La valeur d’un joueur, en termes de marketing et de commercialisation, est au cœur de chaque négociation avec LIV Golf, ainsi que la menace de proposer cette valeur ailleurs. Ce qui distingue DeChambeau, c’est qu’il dispose d’une troisième voie potentielle, qu’il a clairement expliquée à Flushing It : il y a toujours YouTube. Passionné par la création de contenu, il pourrait envisager de se consacrer exclusivement au streaming de golf s’il le souhaitait (il avait déjà passé une grande partie du confinement de 2020 à jouer à Fortnite ou à s’entraîner en vitesse sur Twitch). DeChambeau est qualifié pour tous les tournois majeurs jusqu’à l’US Open 2029. Une plateforme comme Amazon – qui n’hésite pas à investir massivement dans le contenu sportif – pourrait-elle lui proposer un contrat de créateur pour les semaines intermédiaires ?
Norman aurait apprécié d’entendre DeChambeau explorer cette hypothèse. En 1994, Norman avait demandé au PGA Tour de l’autoriser à participer à une série de matchs internationaux non sanctionnés, en duo avec Nick Price et contre d’autres équipes. Ce concept de match itinérant à deux a connu un certain succès ces dernières années, notamment grâce aux joueurs de LIV Golf qui prennent leur propre marketing très au sérieux. Cet état d’esprit est ce en quoi Norman croyait. Il aimait l’idée que les golfeurs se contactent, comme le font les joueurs de la NBA, pour envisager de s’associer. Il se plaisait à alimenter la conviction qu’un « grand nom » pourrait quitter le PGA Tour à tout moment, même si cela se concrétisait rarement. Il aurait certainement apprécié le parallèle établi par Claude Harmon, l’ancien entraîneur de Koepka, en 2023, comparant son protégé, vainqueur d’un championnat de la PGA, à Justin Verlander, qui avait signé un contrat de 90 millions de dollars sur deux ans avec les Mets de New York. L’important aujourd’hui, c’est que cette dynamique semble fonctionner dans les deux sens.
Le week-end dernier, Rory McIlroy a admis que, s’il ne dépendait que de lui, les joueurs de LIV Golf seraient de nouveau acceptés sur le PGA Tour. Ils ont déjà payé le prix, a-t-il déclaré. Il a ensuite réitéré cette position sur SportsCenter, faisant subtilement référence au possible retour de Koepka sur le PGA Tour, et mentionnant également le nom de DeChambeau.

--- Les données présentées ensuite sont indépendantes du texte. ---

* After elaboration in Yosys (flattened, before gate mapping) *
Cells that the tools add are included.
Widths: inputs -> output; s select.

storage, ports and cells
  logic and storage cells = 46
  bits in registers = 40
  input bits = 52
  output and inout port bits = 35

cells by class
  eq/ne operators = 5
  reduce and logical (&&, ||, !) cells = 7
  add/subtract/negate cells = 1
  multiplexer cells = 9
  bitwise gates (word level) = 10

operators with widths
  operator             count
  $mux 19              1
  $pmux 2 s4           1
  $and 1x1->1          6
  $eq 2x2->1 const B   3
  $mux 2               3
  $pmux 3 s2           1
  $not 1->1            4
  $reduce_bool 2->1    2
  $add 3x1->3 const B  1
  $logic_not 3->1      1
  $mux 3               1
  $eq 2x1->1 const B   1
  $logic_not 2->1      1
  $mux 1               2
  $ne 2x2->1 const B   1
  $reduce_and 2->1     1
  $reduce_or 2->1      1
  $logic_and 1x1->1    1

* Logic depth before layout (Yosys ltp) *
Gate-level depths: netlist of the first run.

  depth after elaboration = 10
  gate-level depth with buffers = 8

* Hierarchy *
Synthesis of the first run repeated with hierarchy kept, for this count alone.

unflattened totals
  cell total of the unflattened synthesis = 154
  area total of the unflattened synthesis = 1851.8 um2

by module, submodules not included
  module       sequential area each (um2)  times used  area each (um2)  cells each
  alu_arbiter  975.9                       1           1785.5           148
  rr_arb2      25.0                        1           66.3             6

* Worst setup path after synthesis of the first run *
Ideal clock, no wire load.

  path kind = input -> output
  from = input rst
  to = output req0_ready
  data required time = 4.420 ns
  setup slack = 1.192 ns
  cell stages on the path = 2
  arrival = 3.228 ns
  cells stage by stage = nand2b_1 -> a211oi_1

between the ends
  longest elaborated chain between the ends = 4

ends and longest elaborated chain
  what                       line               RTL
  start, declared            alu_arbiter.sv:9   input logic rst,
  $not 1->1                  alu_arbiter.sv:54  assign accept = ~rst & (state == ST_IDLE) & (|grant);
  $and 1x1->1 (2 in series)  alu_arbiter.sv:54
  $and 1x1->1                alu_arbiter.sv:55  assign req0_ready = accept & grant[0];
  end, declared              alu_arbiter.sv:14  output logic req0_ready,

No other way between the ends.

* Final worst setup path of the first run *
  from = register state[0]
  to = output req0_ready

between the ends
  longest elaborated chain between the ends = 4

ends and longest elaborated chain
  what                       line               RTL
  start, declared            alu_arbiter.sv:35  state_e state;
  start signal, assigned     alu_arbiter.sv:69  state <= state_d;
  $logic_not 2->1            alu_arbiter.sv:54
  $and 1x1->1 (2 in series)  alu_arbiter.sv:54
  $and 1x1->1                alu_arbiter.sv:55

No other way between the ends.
==> config.mk <==
export PLATFORM = sky130hd
export DESIGN_NAME = pc_sequencer
export DESIGN_NICKNAME = d
export VERILOG_FILES = /design/src/rtl/pc_pkg.sv /design/src/rtl/return_address_stack.sv /design/src/rtl/pc_sequencer.sv
export SDC_FILE = /design/constraint.sdc
export NUM_CORES = 1
export LEC_CHECK = 0
export CAP_MARGIN = 20
export CELL_PAD_IN_SITES_DETAIL_PLACEMENT = 1
export CELL_PAD_IN_SITES_GLOBAL_PLACEMENT = 1
export CORE_UTILIZATION = 40
export CTS_BUF_LIST = sky130_fd_sc_hd__clkbuf_4
export CTS_CLUSTER_DIAMETER = 100
export DETAILED_ROUTE_END_ITERATION = 10
export PLACE_DENSITY_LB_ADDON = 0.1
export SETUP_SLACK_MARGIN = 0.1
export SYNTH_ARGS = -nofsm -noshare
export SYNTH_HDL_FRONTEND = slang
export SYNTH_SLANG_ARGS = --single-unit
==> constraint.sdc <==
create_clock -name clk -period 2.86 [get_ports clk]
set_clock_uncertainty 0.2 [all_clocks]
set_input_delay 0.286 -clock clk [delete_from_list [all_inputs] [get_ports clk]]
set_output_delay 0.286 -clock clk [all_outputs]
set_load 0.01 [all_outputs]
## config.mk

```make
export PLATFORM = sky130hd
export DESIGN_NAME = pipe_hazard_ctrl
export DESIGN_NICKNAME = d
export VERILOG_FILES = /design/src/rtl/pipe_hazard_ctrl.sv
export SDC_FILE = /design/constraint.sdc
export NUM_CORES = 1
export LEC_CHECK = 0
export ABC_AREA = 1
export ABC_CLOCK_PERIOD_IN_PS = 3100
export CAP_MARGIN = 0
export CORE_MARGIN = 5
export CORE_UTILIZATION = 40
export CTS_CLUSTER_DIAMETER = 40
export CTS_CLUSTER_SIZE = 16
export DETAILED_ROUTE_END_ITERATION = 12
export PLACE_DENSITY = 0.81
export SKIP_CTS_REPAIR_TIMING = 1
export SLEW_MARGIN = 40
export SYNTH_ARGS = -nofsm -noshare
export SYNTH_HDL_FRONTEND = slang
export SYNTH_SLANG_ARGS = --single-unit
```

## constraint.sdc

```tcl
create_clock -name clk -period 3.1 [get_ports clk]
set_input_delay 0.62 -clock clk [delete_from_list [all_inputs] [get_ports clk]]
set_output_delay 0.62 -clock clk [all_outputs]
set_load 0.01 [all_outputs]
```
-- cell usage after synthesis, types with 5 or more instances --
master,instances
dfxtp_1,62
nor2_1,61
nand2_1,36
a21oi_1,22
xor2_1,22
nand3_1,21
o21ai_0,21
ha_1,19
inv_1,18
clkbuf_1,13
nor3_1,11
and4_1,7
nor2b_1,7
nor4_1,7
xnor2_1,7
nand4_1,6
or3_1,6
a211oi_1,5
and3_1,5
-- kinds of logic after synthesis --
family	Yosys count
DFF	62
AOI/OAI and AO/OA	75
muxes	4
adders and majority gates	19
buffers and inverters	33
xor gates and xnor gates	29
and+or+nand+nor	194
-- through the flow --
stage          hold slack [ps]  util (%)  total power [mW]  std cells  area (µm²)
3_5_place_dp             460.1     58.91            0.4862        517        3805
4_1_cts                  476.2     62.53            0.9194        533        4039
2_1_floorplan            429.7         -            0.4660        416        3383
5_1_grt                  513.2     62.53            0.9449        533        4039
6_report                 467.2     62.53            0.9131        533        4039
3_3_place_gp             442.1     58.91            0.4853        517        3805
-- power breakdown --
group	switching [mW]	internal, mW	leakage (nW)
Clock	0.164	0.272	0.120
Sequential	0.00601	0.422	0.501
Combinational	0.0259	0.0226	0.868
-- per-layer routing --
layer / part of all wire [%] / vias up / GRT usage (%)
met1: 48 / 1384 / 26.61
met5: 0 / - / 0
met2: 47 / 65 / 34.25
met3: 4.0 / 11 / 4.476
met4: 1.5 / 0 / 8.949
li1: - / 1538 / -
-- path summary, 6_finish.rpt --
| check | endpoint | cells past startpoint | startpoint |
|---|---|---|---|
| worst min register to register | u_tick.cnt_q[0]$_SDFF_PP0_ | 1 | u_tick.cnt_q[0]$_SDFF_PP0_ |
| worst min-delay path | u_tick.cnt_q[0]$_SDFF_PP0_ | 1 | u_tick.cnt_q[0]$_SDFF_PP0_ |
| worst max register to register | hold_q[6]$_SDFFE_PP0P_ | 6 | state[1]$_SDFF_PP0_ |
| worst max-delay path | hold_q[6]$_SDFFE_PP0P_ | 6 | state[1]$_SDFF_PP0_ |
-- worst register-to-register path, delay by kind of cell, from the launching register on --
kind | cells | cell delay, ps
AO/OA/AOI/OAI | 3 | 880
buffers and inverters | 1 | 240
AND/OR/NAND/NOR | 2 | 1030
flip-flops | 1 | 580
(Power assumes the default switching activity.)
--- src/rtl/fp_mul_arbiter.sv ---
// fp_mul_arbiter: round-robin sharing of one FP multiplier among NUM_REQ requesters
// through a 2-stage operand/result pipeline with sticky exception flags.
module fp_mul_arbiter
    import fp_mul_arb_pkg::*;
#(
    parameter int NUM_REQ          = 4,
    parameter int EXPONENT_WIDTH   = 8,
    parameter int MANTISSA_WIDTH   = 23,
    parameter int ROUND_TO_NEAREST = 1,
    parameter int ID_WIDTH         = $clog2(NUM_REQ),
    localparam int FW              = fp_width(EXPONENT_WIDTH, MANTISSA_WIDTH)
) (
    input  logic                  clk,
    input  logic                  rst_n,
    input  logic [NUM_REQ-1:0]    req_valid,
    output logic [NUM_REQ-1:0]    req_ready,
    input  logic [NUM_REQ*FW-1:0] req_a,
    input  logic [NUM_REQ*FW-1:0] req_b,
    output logic                  resp_valid,
    input  logic                  resp_ready,
    output logic [ID_WIDTH-1:0]   resp_id,
    output logic [FW-1:0]         resp_out,
    output logic [2:0]            resp_flags,
    output logic [2:0]            sticky_flags,
    input  logic                  clear_sticky
);

    logic                s1_valid;
    logic [FW-1:0]       s1_a, s1_b;
    logic [ID_WIDTH-1:0] s1_id, ptr, grant_idx;
    logic [NUM_REQ-1:0]  grant;
    logic                s2_free, s1_free, accept, advance;
    logic [FW-1:0]       mul_out;
    logic                mul_inv, mul_ovf, mul_unf;
    logic [2:0]          mul_flags;
    logic [FW-1:0]       a_arr [NUM_REQ];
    logic [FW-1:0]       b_arr [NUM_REQ];

    for (genvar i = 0; i < NUM_REQ; i++) begin : g_slice
        assign a_arr[i] = req_a[i*FW +: FW];
        assign b_arr[i] = req_b[i*FW +: FW];
    end

    assign s2_free   = !resp_valid || resp_ready;
    assign s1_free   = !s1_valid || s2_free;
    assign advance   = s1_valid && s2_free;
    assign accept    = |(req_valid & grant);
    assign req_ready = grant;

    // ready is held low while reset is asserted so no requester sees a phantom grant
    rr_arbiter #(.NUM_REQ(NUM_REQ), .ID_WIDTH(ID_WIDTH)) u_arb (
        .req       (req_valid),
        .enable    (s1_free && rst_n),
        .pointer   (ptr),
        .grant     (grant),
        .grant_idx (grant_idx)
    );

    floating_point_multiplier #(
        .EXPONENT_WIDTH   (EXPONENT_WIDTH),
        .MANTISSA_WIDTH   (MANTISSA_WIDTH),
        .ROUND_TO_NEAREST (ROUND_TO_NEAREST)
    ) u_mul (
        .a         (s1_a),
        .b         (s1_b),
        .out       (mul_out),
        .invalid   (mul_inv),
        .overflow  (mul_ovf),
        .underflow (mul_unf)
    );

    always_comb begin
        mul_flags                 = '0;
        mul_flags[FLAG_INVALID]   = mul_inv;
        mul_flags[FLAG_OVERFLOW]  = mul_ovf;
        mul_flags[FLAG_UNDERFLOW] = mul_unf;
    end

    always_ff @(posedge clk or negedge rst_n) begin
        if (!rst_n) begin
            s1_valid <= 1'b0;
            s1_a     <= '0;
            s1_b     <= '0;
            s1_id    <= '0;
            ptr      <= '0;
        end else if (accept) begin
            s1_valid <= 1'b1;
            s1_a     <= a_arr[grant_idx];
            s1_b     <= b_arr[grant_idx];
            s1_id    <= grant_idx;
            ptr      <= ID_WIDTH'(rr_next(int'(grant_idx), NUM_REQ));
        end else if (advance) begin
            s1_valid <= 1'b0;
        end
    end

    always_ff @(posedge clk or negedge rst_n) begin
        if (!rst_n) begin
            resp_valid <= 1'b0;
            resp_out   <= '0;
            resp_flags <= '0;
            resp_id    <= '0;
        end else if (advance) begin
            resp_valid <= 1'b1;
            resp_out   <= mul_out;
            resp_flags <= mul_flags;
            resp_id    <= s1_id;
        end else if (resp_ready) begin
            resp_valid <= 1'b0;
        end
    end

    // a clear coinciding with a load keeps the freshly loaded flags
    always_ff @(posedge clk or negedge rst_n) begin
        if (!rst_n) sticky_flags <= '0;
        else sticky_flags <= (clear_sticky ? 3'b000 : sticky_flags) | (advance ? mul_flags : 3'b000);
    end

endmodule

Dans d’autres sports, cela serait considéré comme de la manipulation, mais il n’y a pas de sanctions pour cela dans le golf professionnel – en partie parce que les deux parties ont convenu de cesser les poursuites judiciaires il y a deux ans, mais aussi parce que les règles de la « libre agence » dans le golf professionnel sont encore en cours d’élaboration, et qu’elles seront probablement différentes pour chaque joueur. Koepka bénéficiera certainement du fait qu’il n’a jamais été impliqué dans les poursuites susmentionnées. (Voir : la déclaration immédiate et non officielle du PGA Tour concernant Koepka. Ils seraient heureux de l’accueillir à nouveau.) DeChambeau ne bénéficiera probablement pas de la même indulgence, mais Koepka ouvrira indirectement la voie, esquissant une sorte de feuille de route pour la vie après LIV Golf.
Dans les prochains mois, cette voie devrait devenir plus claire. Et DeChambeau continuera, au cours de la dernière année de son contrat, à diriger la franchise LIV Golf la plus viable sur le plan commercial. Tout cela est le résultat d’un système créé par Norman. Il n’aurait probablement jamais imaginé que cela fonctionnerait de cette manière.